C’est sur les problèmes de statut personnel, notamment du droit des femmes (à l’héritage, à obtenir le divorce, la garde des enfants...), que la Cour fut saisie à nouveau. Sans entrer dans les détails, elle établit deux principes importants :
— elle fit une différence entre les principes de la charia « dont l’origine et la signification sont absolues » et les règles relatives qu’il appartenait au détenteur de l’autorité d’établir en fonction des évolutions historiques et sociétales. Ainsi, « aucune des dispositions de la loi sur le statut personnel de 1985 ne fut invalidée pour violation d’un principe absolu de la loi islamique » ;
— d’autre part, la Cour
« a refusé de reconnaître toute valeur supra constitutionnelle aux principes de la charia, affirmant que la Constitution est un ensemble cohérent de principes homogènes et non contradictoires et que l’article 2 doit être interprété à la lumière des autres dispositions constitutionnelles ».
Ceci, conclut Nathalie Bernard-Maugiron dans sa première étude, n’est évidemment pas exempt de risques de dérives. Il existe « un danger de surenchère dans le religieux », et la référence à la charia peut être utilisée par les politiques pour tenter d’imposer, par la loi, des mesures contre l’apostasie, l’égalité entre hommes et femmes, la censure, etc.
Ici comme ailleurs, ce qui compte, ce sont les rapports de force dans la société elle-même et les évolutions de celle-ci.
Nous l’avons dit, c’est dans le droit pénal et celui de la famille que subsistent encore les normes religieuses. Pour le reste, le « droit positif égyptien s’est fortement inspiré des Codes européens », note Bernard-Maugiron, qui insiste : « La construction juridique positive peut, en effet, être validée par sa non-contradiction avec la loi islamique ou par une interprétation évolutive de ses dispositions. » Dit autrement, les banques, les administrations, l’armée, les entreprises, ne fonctionnent pas différemment en Egypte que dans les autres pays du monde.

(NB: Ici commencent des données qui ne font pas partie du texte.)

`config.mk`:
```
export PLATFORM = sky130hd
export DESIGN_NAME = occ_regs
export DESIGN_NICKNAME = d
export VERILOG_FILES = /design/src/verilog/occ_pkg.sv /design/src/verilog/occ_reset_pulse.sv /design/src/verilog/occ_regs.sv
export VERILOG_INCLUDE_DIRS = /design/src /design/src/verilog
export SDC_FILE = /design/constraint.sdc
export NUM_CORES = 1
export LEC_CHECK = 0
export BUFFER_PORTS_ARGS = -buffer_cell sky130_fd_sc_hd__buf_2
export CAP_MARGIN = 20
export CORE_MARGIN = 1
export CORE_UTILIZATION = 54
export DETAILED_ROUTE_END_ITERATION = 10
export PLACE_DENSITY_LB_ADDON = 0.08
export RECOVER_POWER = 50
export SYNTH_ARGS = -nofsm -noshare
export SYNTH_HDL_FRONTEND = slang
export SYNTH_SLANG_ARGS = --single-unit
```
`constraint.sdc`:
```
create_clock -name sys_clk -period 1.85 [get_ports sys_clk]
set_input_delay 0.185 -clock sys_clk [delete_from_list [all_inputs] [get_ports sys_clk]]
set_output_delay 0.185 -clock sys_clk [all_outputs]
set_load 0.05 [all_outputs]
```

C’est la réforme du droit de la famille qui rencontre le plus d’obstacles : « Le principal est la symbolique politique forte dont continue à être chargée cette branche du droit, qui exprimerait une identité musulmane à préserver impérativement. Se posant en gardien des valeurs religieuses, l’Etat égyptien s’attache donc à présenter ses réformes comme le résultat d’un processus interne de rénovation issu du droit musulman et respectant les principes de l’islam. »
Désormais, toute réforme dans ce domaine doit se faire au nom de l’islam, même si on use d’interprétations tout à fait innovantes. C’est d’ailleurs au nom de l’islam que le roi du Maroc a profondément réformé le code de la famille ; et Bernard-Maugiron note que « le mouvement féministe égyptien choisit de plus en plus de se placer lui aussi dans le champ du religieux, puisant de nouvelles interprétations des sources classiques dans l’héritage islamique pour légitimer ses revendications de la modernisation de la condition féminine ». J’ai plusieurs fois attiré l’attention sur l’importance de ce féminisme islamique.

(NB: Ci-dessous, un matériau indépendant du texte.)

===== config.mk =====
export PLATFORM = sky130hd
export DESIGN_NAME = dtp_timer_pair
export DESIGN_NICKNAME = d
export VERILOG_FILES = /design/src/hw/dtp_pkg.sv /design/src/hw/dtp_clk_div.sv /design/src/hw/dtp_timer_pair.sv
export VERILOG_INCLUDE_DIRS = /design/src /design/src/hw
export SDC_FILE = /design/constraint.sdc
export NUM_CORES = 1
export LEC_CHECK = 0
export BUFFER_PORTS_ARGS = -buffer_cell sky130_fd_sc_hd__clkbuf_2
export CAP_MARGIN = 10
export CORE_MARGIN = 1.5
export CORE_UTILIZATION = 53
export CTS_CLUSTER_DIAMETER = 120
export CTS_CLUSTER_SIZE = 25
export DETAILED_ROUTE_END_ITERATION = 10
export PLACE_DENSITY_LB_ADDON = 0.3
export SLEW_MARGIN = 20
export SYNTH_ARGS = -nofsm -noshare
export SYNTH_HDL_FRONTEND = slang
export SYNTH_SLANG_ARGS = --single-unit

===== constraint.sdc =====
create_clock -name pclk -period 2.4 [get_ports pclk]
set_input_delay 0.24 -clock pclk [delete_from_list [all_inputs] [get_ports pclk]]
set_output_delay 0.24 -clock pclk [all_outputs]
set_load 0.01 [all_outputs]

===== src/hw/dtp_defines.svh =====
// Offsets, field positions, codes and reset values of the timer pair.
// Assumes inclusion by bare name from every design file that needs it.
// Function
// - Counter A equals compare A raises irq A
// - Cascade: joint match raises irq B only
// - Counters reset to zero, read-only bytes
// - Compare registers have no reset value
// - Discrete A clears on stop, match, overflow
// - Discrete B clears on stop, match, overflow
// - Cascade clears both on stop, joint events
// - Carrier A clears on stop, match, overflow
// - Carrier B clears on compare B, B-high
// - PWM B clears on B-high match, overflow
// - PWM A clears on stop, match, overflow
// - Run bit 7: zero stops and clears
// - Clock select picks six count sources for A, three for B
// - Edge select: rising or both edges
// - Both edges only in PWM mode
// - Joint mode decoded from both controls
// - Cascade ignores run A, B drives A
// - Bit 0 enables the output of its own timer, A or B
// - Control register resets to zero
// - PWM A output toggles on match, overflow
// - Cascade run B starts, stops both
`ifndef DTP_DEFINES_SVH
`define DTP_DEFINES_SVH

`define DTP_ADDR_W      18
`define DTP_IDX_W       16
`define DTP_IDX_CMP_A   16'hFF40
`define DTP_IDX_CMP_B   16'hFF41
`define DTP_IDX_CMP_BH  16'hFF42
`define DTP_IDX_CNT_A   16'hFF43
`define DTP_IDX_CNT_B   16'hFF44
`define DTP_IDX_CTRL_A  16'hFF4D
`define DTP_IDX_CTRL_B  16'hFF4E

`define DTP_BIT_RUN     7
`define DTP_BIT_EDGE    6
`define DTP_CSEL_HI     5
`define DTP_CSEL_LO     3
`define DTP_MODE_HI     2
`define DTP_MODE_LO     1
`define DTP_BIT_OE      0

`define DTP_CTRL_RESET  8'h00
`define DTP_CNT_RESET   8'h00
`define DTP_CNT_MAX     8'hFF
`define DTP_WORD_ZERO   32'h0000_0000

`define DTP_CS_MAIN     3'h0
`define DTP_CS_DIV8     3'h1
`define DTP_CS_DIV128   3'h2
`define DTP_CS_SUB      3'h3
`define DTP_CS_BMATCH   3'h4
`define DTP_CS_BOUT     3'h5
`define DTP_CSB_MAIN    3'h0
`define DTP_CSB_DIV4    3'h1

`define DTP_JM_DISCRETE 4'h0
`define DTP_JM_CASCADE  4'h5
`define DTP_JM_CARRIER  4'h3
`define DTP_JM_ADIS_BPW 4'h2
`define DTP_JM_BOTH_PWM 4'hA
`define DTP_JM_APW_BDIS 4'h8

`define DTP_DIV_W       7
`define DTP_TAP_DIV4    1
`define DTP_TAP_DIV8    2
`define DTP_TAP_DIV128  6
`define DTP_NUM_TAPS    3

`endif


===== src/hw/dtp_pkg.sv =====
// Types shared by the timer pair modules.
// Assumes the defines header is compiled alongside.
package dtp_pkg;

  typedef enum logic [2:0] {
    DTP_DISCRETE     = 3'b000,
    DTP_CASCADE      = 3'b001,
    DTP_CARRIER      = 3'b010,
    DTP_A_DIS_B_PWM  = 3'b011,
    DTP_BOTH_PWM     = 3'b100,
    DTP_A_PWM_B_DIS  = 3'b101,
    DTP_PROHIBITED   = 3'b110
  } dtp_mode_type;

  // Index 0: main/4, 1: main/8, 2: main/128
  typedef struct packed {
    logic [2:0] rise;
    logic [2:0] fall;
  } dtp_edge_type;

endpackage


===== src/hw/dtp_clk_div.sv =====
// Free-running prescaler giving edge pulses of divided main clocks.
// Assumes pclk is the main clock; pulses last one pclk cycle.
`timescale 1ns/10ps
`default_nettype none
`include "dtp_defines.svh"

module dtp_clk_div (
  input  wire logic                pclk,
  input  wire logic                presetn,
  output dtp_pkg::dtp_edge_type    edges
);

  logic [`DTP_DIV_W-1:0]   div_reg;
  logic [`DTP_NUM_TAPS-1:0] rise_next;
  logic [`DTP_NUM_TAPS-1:0] fall_next;

  always_ff @(posedge pclk or negedge presetn) begin
    if (!presetn) begin
      div_reg <= '0;
    end else begin
      div_reg <= div_reg + 1'b1;
    end
  end

  genvar i;
  generate
    for (i = 0; i < `DTP_NUM_TAPS; i++) begin : g_tap
      localparam int TAP = (i == 0) ? `DTP_TAP_DIV4 :
                           (i == 1) ? `DTP_TAP_DIV8 : `DTP_TAP_DIV128;
      // Pulse in the cycle the tap bit flips, so level and pulse agree
      assign rise_next[i] = ~div_reg[TAP] & (&div_reg[TAP-1:0]);
      assign fall_next[i] = div_reg[TAP] & (&div_reg[TAP-1:0]);
    end
  endgenerate

  // One process owns the whole edge struct
  always_ff @(posedge pclk or negedge presetn) begin
    if (!presetn) begin
      edges <= '0;
    end else begin
      edges.rise <= rise_next;
      edges.fall <= fall_next;
    end
  end

endmodule // dtp_clk_div
`default_nettype wire


===== src/hw/dtp_timer_pair.sv =====
// Pair of 8-bit timers A and B with APB register access.
// Assumes an APB master on pclk; sub_clk and ext_count_in are synchronous.
//
// Chosen here: the APB slave port.
`timescale 1ns/10ps
`default_nettype none
`include "dtp_defines.svh"

module dtp_timer_pair (
  input  wire logic                    pclk,
  input  wire logic                    presetn,
  input  wire logic                    psel,
  input  wire logic                    penable,
  input  wire logic                    pwrite,
  input  wire logic [`DTP_ADDR_W-1:0]  paddr,
  input  wire logic [31:0]             pwdata,
  output logic      [31:0]             prdata,
  output logic                         pready,
  output logic                         pslverr,
  input  wire logic                    sub_clk,
  input  wire logic                    ext_count_in,
  output logic                         match_irq_a,
  output logic                         match_irq_b,
  output logic                         timer_a_out,
  output logic                         timer_b_out
);

  logic [7:0]             mode_ctrl_a_reg;
  logic [7:0]             mode_ctrl_b_reg;
  logic [7:0]             compare_a_reg;
  logic [7:0]             compare_b_reg;
  logic [7:0]             compare_b_high_reg;
  logic [7:0]             counter_a_reg;
  logic [7:0]             counter_b_reg;
  logic                   out_a_reg;
  logic                   out_b_reg;
  logic                   sub_prev_reg;
  logic                   ext_prev_reg;
  logic                   bout_prev_reg;
  dtp_pkg::dtp_edge_type  div_edges;
  dtp_pkg::dtp_mode_type  mode;
  logic [`DTP_IDX_W-1:0]  idx;
  logic                   aligned;
  logic                   mapped;
  logic [7:0]             rd_byte;
  logic                   wr_en;
  logic                   a_pwm;
  logic                   b_pwm;
  logic                   cascade;
  logic                   run_a;
  logic                   run_b;
  logic                   rise_a;
  logic                   fall_a;
  logic                   rise_b;
  logic                   tick_a;
  logic                   tick_b;
  logic                   eq_a;
  logic                   eq_b;
  logic                   eq_bh;
  logic                   max_a;
  logic                   max_b;
  logic                   match_a_evt;
  logic                   ovf_a_evt;
  logic                   clr_b_evt;
  logic                   match_b_evt;
  logic                   joint_evt;
  logic [2:0]             csel_a;
  logic [2:0]             csel_b;

  dtp_clk_div u_div (
    .pclk    (pclk),
    .presetn (presetn),
    .edges   (div_edges)
  );

  // APB slave: one wait-free access phase after every setup
  assign idx     = paddr[`DTP_ADDR_W-1:2];
  assign aligned = (paddr[1:0] == 2'h0);
  assign wr_en   = psel & penable & pready & pwrite & mapped;

  always_comb begin
    mapped  = aligned;
    rd_byte = 8'h00;
    case (idx)
      `DTP_IDX_CMP_A:  rd_byte = compare_a_reg;
      `DTP_IDX_CMP_B:  rd_byte = compare_b_reg;
      `DTP_IDX_CMP_BH: rd_byte = compare_b_high_reg;
      `DTP_IDX_CNT_A:  rd_byte = counter_a_reg;
      `DTP_IDX_CNT_B:  rd_byte = counter_b_reg;
      `DTP_IDX_CTRL_A: rd_byte = mode_ctrl_a_reg;
      `DTP_IDX_CTRL_B: rd_byte = mode_ctrl_b_reg;
      default:         mapped  = 1'b0;
    endcase
  end

  always_ff @(posedge pclk or negedge presetn) begin
    if (!presetn) begin
      pready  <= 1'b0;
      pslverr <= 1'b0;
      prdata  <= `DTP_WORD_ZERO;
    end else begin
      pready  <= psel & ~penable;
      pslverr <= psel & ~penable & ~mapped;
      if (psel & ~penable) begin
        prdata <= mapped ? {24'h000000, rd_byte} : `DTP_WORD_ZERO;
      end
    end
  end

  always_ff @(posedge pclk or negedge presetn) begin
    if (!presetn) begin
      mode_ctrl_a_reg <= `DTP_CTRL_RESET;
      mode_ctrl_b_reg <= `DTP_CTRL_RESET;
    end else if (wr_en) begin
      if (idx == `DTP_IDX_CTRL_A) mode_ctrl_a_reg <= pwdata[7:0];
      if (idx == `DTP_IDX_CTRL_B) mode_ctrl_b_reg <= pwdata[7:0];
    end
  end

  // No reset: software loads them before use
  always_ff @(posedge pclk) begin
    if (wr_en && idx == `DTP_IDX_CMP_A)  compare_a_reg      <= pwdata[7:0];
    if (wr_en && idx == `DTP_IDX_CMP_B)  compare_b_reg      <= pwdata[7:0];
    if (wr_en && idx == `DTP_IDX_CMP_BH) compare_b_high_reg <= pwdata[7:0];
  end

  // Joint mode
  always_comb begin
    case ({mode_ctrl_a_reg[`DTP_MODE_HI:`DTP_MODE_LO],
           mode_ctrl_b_reg[`DTP_MODE_HI:`DTP_MODE_LO]})
      `DTP_JM_DISCRETE: mode = dtp_pkg::DTP_DISCRETE;
      `DTP_JM_CASCADE:  mode = dtp_pkg::DTP_CASCADE;
      `DTP_JM_CARRIER:  mode = dtp_pkg::DTP_CARRIER;
      `DTP_JM_ADIS_BPW: mode = dtp_pkg::DTP_A_DIS_B_PWM;
      `DTP_JM_BOTH_PWM: mode = dtp_pkg::DTP_BOTH_PWM;
      `DTP_JM_APW_BDIS: mode = dtp_pkg::DTP_A_PWM_B_DIS;
      default:          mode = dtp_pkg::DTP_PROHIBITED;
    endcase
  end

  assign cascade = (mode == dtp_pkg::DTP_CASCADE);
  assign a_pwm   = (mode == dtp_pkg::DTP_BOTH_PWM) ||
                   (mode == dtp_pkg::DTP_A_PWM_B_DIS);
  assign b_pwm   = (mode == dtp_pkg::DTP_BOTH_PWM) ||
                   (mode == dtp_pkg::DTP_A_DIS_B_PWM);
  assign run_b   = mode_ctrl_b_reg[`DTP_BIT_RUN];
  // Run A is ignored in cascade; run B governs both
  assign run_a   = cascade ? run_b : mode_ctrl_a_reg[`DTP_BIT_RUN];
  assign csel_a  = mode_ctrl_a_reg[`DTP_CSEL_HI:`DTP_CSEL_LO];
  assign csel_b  = mode_ctrl_b_reg[`DTP_CSEL_HI:`DTP_CSEL_LO];

  always_ff @(posedge pclk or negedge presetn) begin
    if (!presetn) begin
      sub_prev_reg  <= 1'b0;
      ext_prev_reg  <= 1'b0;
      bout_prev_reg <= 1'b0;
    end else begin
      sub_prev_reg  <= sub_clk;
      ext_prev_reg  <= ext_count_in;
      bout_prev_reg <= out_b_reg;
    end
  end

  // Timer B source; main clock has no falling edge inside pclk
  always_comb begin
    case (csel_b)
      `DTP_CSB_MAIN: rise_b = 1'b1;
      `DTP_CSB_DIV4: rise_b = div_edges.rise[0];
      default:       rise_b = ext_count_in & ~ext_prev_reg;
    endcase
  end

  assign tick_b = run_b & rise_b & (mode != dtp_pkg::DTP_PROHIBITED);
  assign eq_b   = (counter_b_reg == compare_b_reg);
  assign eq_bh  = (counter_b_reg == compare_b_high_reg);
  assign max_b  = (counter_b_reg == `DTP_CNT_MAX);
  assign eq_a   = (counter_a_reg == compare_a_reg);
  assign max_a  = (counter_a_reg == `DTP_CNT_MAX);
  assign joint_evt = cascade & tick_b & ((eq_a & eq_b) | (max_a & max_b));

  // Timer A source
  always_comb begin
    case (csel_a)
      `DTP_CS_MAIN: begin
        rise_a = 1'b1;
        fall_a = 1'b0;
      end
      `DTP_CS_DIV8: begin
        rise_a = div_edges.rise[1];
        fall_a = div_edges.fall[1];
      end
      `DTP_CS_DIV128: begin
        rise_a = div_edges.rise[2];
        fall_a = div_edges.fall[2];
      end
      `DTP_CS_SUB: begin
        rise_a = sub_clk & ~sub_prev_reg;
        fall_a = ~sub_clk & sub_prev_reg;
      end
      `DTP_CS_BMATCH: begin
        rise_a = match_b_evt;
        fall_a = 1'b0;
      end
      `DTP_CS_BOUT: begin
        rise_a = out_b_reg & ~bout_prev_reg;
        fall_a = ~out_b_reg & bout_prev_reg;
      end
      default: begin
        rise_a = 1'b0;
        fall_a = 1'b0;
      end
    endcase
  end

  always_comb begin
    if (cascade) begin
      // Carry out of B is A's count clock
      tick_a = tick_b & max_b & ~joint_evt;
    end else begin
      tick_a = run_a & (mode != dtp_pkg::DTP_PROHIBITED) &
               (rise_a | (fall_a & a_pwm &
                mode_ctrl_a_reg[`DTP_BIT_EDGE]));
    end
  end

  assign match_a_evt = ~cascade & tick_a & eq_a;
  assign ovf_a_evt   = ~cascade & tick_a & max_a & ~eq_a;

  always_comb begin
    case (mode)
      dtp_pkg::DTP_CASCADE: begin
        clr_b_evt   = joint_evt;
        match_b_evt = tick_b & eq_a & eq_b;
      end
      dtp_pkg::DTP_CARRIER: begin
        clr_b_evt   = tick_b & (eq_b | eq_bh);
        match_b_evt = tick_b & eq_b;
      end
      dtp_pkg::DTP_BOTH_PWM, dtp_pkg::DTP_A_DIS_B_PWM: begin
        clr_b_evt   = tick_b & (eq_bh | max_b);
        match_b_evt = tick_b & eq_b;
      end
      default: begin
        clr_b_evt   = tick_b & (eq_b | max_b);
        match_b_evt = tick_b & eq_b;
      end
    endcase
  end

  // Counter A: wrap at FFH equals overflow clear in 8 bits
  always_ff @(posedge pclk or negedge presetn) begin
    if (!presetn) begin
      counter_a_reg <= `DTP_CNT_RESET;
    end else if (!run_a) begin
      counter_a_reg <= `DTP_CNT_RESET;
    end else if (joint_evt || match_a_evt) begin
      counter_a_reg <= `DTP_CNT_RESET;
    end else if (tick_a) begin
      counter_a_reg <= counter_a_reg + 8'h01;
    end
  end

  always_ff @(posedge pclk or negedge presetn) begin
    if (!presetn) begin
      counter_b_reg <= `DTP_CNT_RESET;
    end else if (!run_b) begin
      counter_b_reg <= `DTP_CNT_RESET;
    end else if (clr_b_evt) begin
      counter_b_reg <= `DTP_CNT_RESET;
    end else if (tick_b) begin
      counter_b_reg <= counter_b_reg + 8'h01;
    end
  end

  // Output waveforms
  always_ff @(posedge pclk or negedge presetn) begin
    if (!presetn) begin
      out_a_reg <= 1'b0;
    end else if (!run_a) begin
      out_a_reg <= 1'b0;
    end else if (match_a_evt || (a_pwm && ovf_a_evt)) begin
      out_a_reg <= ~out_a_reg;
    end
  end

  always_ff @(posedge pclk or negedge presetn) begin
    if (!presetn) begin
      out_b_reg <= 1'b0;
    end else if (!run_b) begin
      out_b_reg <= 1'b0;
    end else if (b_pwm) begin
      // Low until compare B, high until the B-high match ends the period
      if (clr_b_evt) out_b_reg <= 1'b0;
      else if (match_b_evt) out_b_reg <= 1'b1;
    end else if (cascade ? joint_evt : clr_b_evt & ~max_b) begin
      out_b_reg <= ~out_b_reg;
    end
  end

  always_ff @(posedge pclk or negedge presetn) begin
    if (!presetn) begin
      match_irq_a <= 1'b0;
      match_irq_b <= 1'b0;
      timer_a_out <= 1'b0;
      timer_b_out <= 1'b0;
    end else begin
      match_irq_a <= match_a_evt;
      match_irq_b <= match_b_evt;
      timer_a_out <= out_a_reg & mode_ctrl_a_reg[`DTP_BIT_OE];
      timer_b_out <= out_b_reg & mode_ctrl_b_reg[`DTP_BIT_OE];
    end
  end
endmodule // dtp_timer_pair
`default_nettype wire


==> impl_results.md, run 1 <==
* Worst-Margin Slew at 0.693 ns
* Starting density of the core at 54.6%
* GP Congestion at 0.899
* Hold Path End: compare_b_reg[2]$_DFFE_PP_
* Fin. max-slew vios at 0
* I/O pin count at 95
* Reg-to-reg endpoint: counter_a_reg[1]$_DFFE_PN0P_
* First-pass DRT Iterations at 5
* Final min period at 2.27 ns
* DR vias/cell at 5.75
* Setup crit end kind: flop
* Via count at 3745
* WL/cell at 17.4 um
* Final WS setup at 0.132 ns
* Status: finished, final reports clean
* Post-DP HPWL at 8860 um
* Post-layout util at 66.6%
* Hold WS at 0.131 ns
* Power per cell area at 463 nW/um^2
* Total power at 2.68 mW
* Commonest non-fill, non-tap cells in the layout: 61 x dfrtp_1, 54 x buf_4, 45 x clkbuf_2
* Most common cell after layout, fill and taps aside: dfrtp_1
* Post-route DRC at 0
* Slew headroom at 53.8%
* Cell area after synthesis at 4740 um^2
* Syn Inst Count at 438
* Synth unique cells at 61
* CTS H-Tree Depth at 3
* Synth Area per Inst at 10.8 um^2
* Clock slew at reported path FFs at 0.10 ns
* Die area at 9520 um^2
* Period utilisation layout at 94.5%
* Critical Path, Cell by Cell: or4b_1, o211a_1, o21ai_1, buf_4, nor3_1, o21ai_2, buf_4, nand3_1, o21ai_0
* Critical setup path kind: flop to flop
* First-pass GRT wire length at 18600 um
* Core area at 8680 um^2
* Reg-to-reg startpoint: mode_ctrl_b_reg[5]$_DFFE_PN0P_
* Worst VDD drop at 0.367 mV
* Ys flop type: dfrtp_1
* Synth Warn # at 0
* Pleak at 2.65 nW
* Largest net degree at the start of global routing at 37
* Fin cells at 651
* Worst Path Arrival at 2.55 ns
* Most frequent cell on the critical path: buf_4
* Post-place instance area at 5450 um^2
* Post-synth EDFFs at 24
* Reg2reg path depth at 9
* Hold depth at 1
* Crit path max-delay family: compound AO/OA/AOI/OAI gates
* Sequential fraction of the synthesis area at 48.4%
* Final wirelength at 11300 um
* # rows at 34
* Final setup violation count at 0
* Post-route cell area at 5780 um^2
* Chip height at 97.6 um
* Setup TNS at 0 ns
* TritonCTS clock tree: built
* Starting DRT DRC Count at 239
* Clock Skews at 0.0121 ns
* Clock latency on the worst-skew pair at 0.37 ns
* Final Hold Violating Endpoints at 0
* Tightest Hold Check Type: input pin to flop
* Port bufs at 46
* Vias in the first global route at 3779
* Placed Cells at 630
* Crit path launch type: flop
* CP max-delay cell: or4b_1
* Initial antenna violation count at 0
* Sink Count at 87
* Post-route ant nets at 0
* Clk buf depth at 2
* Worst Path Buf+Inv at 2
* Hold_sp: pwdata[2]
* GRT Util Overall at 25.0%
* Final net count at 601
* Share of cells above drive strength 1 at 33.5%
* Ys async rst share at 72.4%
* Synthesized flop and latch total at 87
* Crit path largest cell delay at 0.52 ns
* # diodes at 0
* Root Buffer: clkbuf_8
* Syn-to-layout area delta at 22.0%
* Global route overflow at 0
* FMAX at 441 MHz
* Maxcap violations at 0
* Post-Place Setup Slack at -0.0554 ns
* Critical Path RT at 2.69 ns
* Flop2flop setup slack at 0.13 ns
* TritonCTS Buffers at 9
* CP max FO at 8
* DIE WIDTH at 97.6 um
## synthesized netlist by cell type, drive strengths merged, types with 7 or more instances
cell	n	area share, %
a22oi	7	1.1
nor3	10	1.5
nor4	10	1.8
a21oi	10	1.1
nand2	40	3.2
mux2	31	8.0
nand2b	7	0.92
dfrtp	63	33
and3	8	1.1
nand3	9	1.2
o21ai	33	3.6
nand4	7	0.92
buf	36	5.3
nor2	13	1.0
xor2	26	4.8
inv	17	1.3
a221oi	10	2.0
edfxtp	24	15
## layout make-up
| type | instances | area, um^2 |
|---|---|---|
| well taps | 108 | 135 |
| clock inverters | 6 | 57.6 |
| flip-flops and latches | 87 | 2300 |
| multi-input cells | 315 | 2320 |
| fillers | 690 | 2900 |
| clock buffers | 10 | 138 |
| inverters | 17 | 63.8 |
| repair buffers | 108 | 766 |
## metal layers
metal,routed length [um],track usage (%),vias up
met1,4730,31.5,1824
li1,-,-,1740
met5,0,0,-
met2,5450,40.5,146
met3,697,5.76,35
met4,448,12.4,0
## worst max-delay path by stage
stage | from | end | slack (ns) | cells past startpoint
6_report | mode_ctrl_b_reg[5]$_DFFE_PN0P_ | counter_a_reg[1]$_DFFE_PN0P_ | 0.13 | 9
5_1_grt | mode_ctrl_b_reg[5]$_DFFE_PN0P_ | counter_a_reg[2]$_DFFE_PN0P_ | -0.0003 | 9
4_1_cts | counter_a_reg[3]$_DFFE_PN0P_ | counter_a_reg[5]$_DFFE_PN0P_ | 0.06 | 7
3_5_place_dp | mode_ctrl_b_reg[5]$_DFFE_PN0P_ | counter_a_reg[1]$_DFFE_PN0P_ | -0.06 | 7
3_3_place_gp | counter_b_reg[1]$_DFFE_PN0P_ | counter_b_reg[5]$_DFFE_PN0P_ | 0.02 | 9
2_1_floorplan | paddr[7] | compare_a_reg[0]$_DFFE_PP_ | -0.04 | 6
## power breakdown
group	leakage, nW	switching (mW)	internal [mW]
clock	0.102	0.579	0.432
combinational	1.47	0.0933	0.0485
sequential	1.07	0.00127	1.52
## timing repair
action	CTS	global route
hold buffers	3	0
setup buffers	0	2
pin swaps	0	4
setup endpoints to repair	8	16
gates resized for setup	3	15
gates cloned	0	0
hold endpoints to repair	29	0
## cell families (layout without fill, tap and decap cells)
logic type,Yosys count,count (layout),synth area share (%)
buf+inv,59,141,7.15
fa+ha+maj,6,6,1.58
xor+xnor,30,30,5.54
simple gates,136,136,16.5
flops,87,87,48.4
compound gates,87,87,12.5
other cells,1,24,0.0791
mux,32,32,8.21
## worst register-to-register path: stages (launching register included)
cell and delay, ns:
dfrtp_1 0.41, or4b_1 0.52, o211a_1 0.21, o21ai_1 0.16, buf_4 0.18, nor3_1 0.06, o21ai_2 0.19, buf_4 0.20
nand3_1 0.09, o21ai_0 0.17
(Power assumes the default switching activity.)
==> run 2, diff against run 1 <==
clock period = 2.25 ns   (was 2.4 ns; I/O delays follow)
==> run 2 against run 1 <==
Against the previous run: the flow now finishes with violations (negative setup slack); highest routed layer unchanged; clock-buffer cell count rose by 1; utilization grew 2.5 points; combinational power increased by 8%; hold slack improved by 0.0085 ns; first-iteration DRC count rose by 39%; critical path type unchanged.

Dans sa conclusion de l’ouvrage, Jean-Philippe Bras note que la « surexposition du thème de la charia » conduit à « une surévaluation de sa place dans la production juridique ». Mais cette surexposition, à la fois chez les islamistes les plus radicaux et dans les médias occidentaux, a aussi un effet induit sur notre vision du monde arabe et musulman : les batailles symboliques autour du référent religieux occultent les luttes réelles qui se développent dans ces pays autour des questions économiques, sociales et culturelles. Et elles amènent à mesurer ce qui se passe en Egypte ou en Tunisie à l’aune des discours sur la charia.
Le voyage auquel nous convie Sadakat Kadri, à travers l’histoire et la géographie – pour l’essentiel, au Pakistan, en Inde et en Iran –, permet d’échapper à ces vues réductionnistes. Adoptant une tout autre démarche que les auteurs de l’ouvrage précédent, il arrive à la même conclusion, celle de l’historicité de la charia, dont les conceptions ont profondément changé selon les époques et dont l’application varie aujourd’hui selon les pays.
Les huit premiers chapitres nous guident des premiers pas du Prophète dans le domaine de l’organisation de la communauté des croyants jusqu’à l’époque moderne, en passant par la constitution des écoles juridiques durant l’âge classique. Dans un chapitre, il traite de « la réinvention de la tradition », et du rôle particulier que joua le juriste Ahmad Ibn Taymiyya aux XIIIe-XIVe siècles, qui promut le salafisme, cette volonté d’imitation des anciens (le Prophète et ses compagnons), de s’appuyer sur ce qu’ils auraient fait pour dicter ce qu’il faut faire aujourd’hui. L’importance de ce penseur dans les courants islamistes actuels ne peut être sous-estimée.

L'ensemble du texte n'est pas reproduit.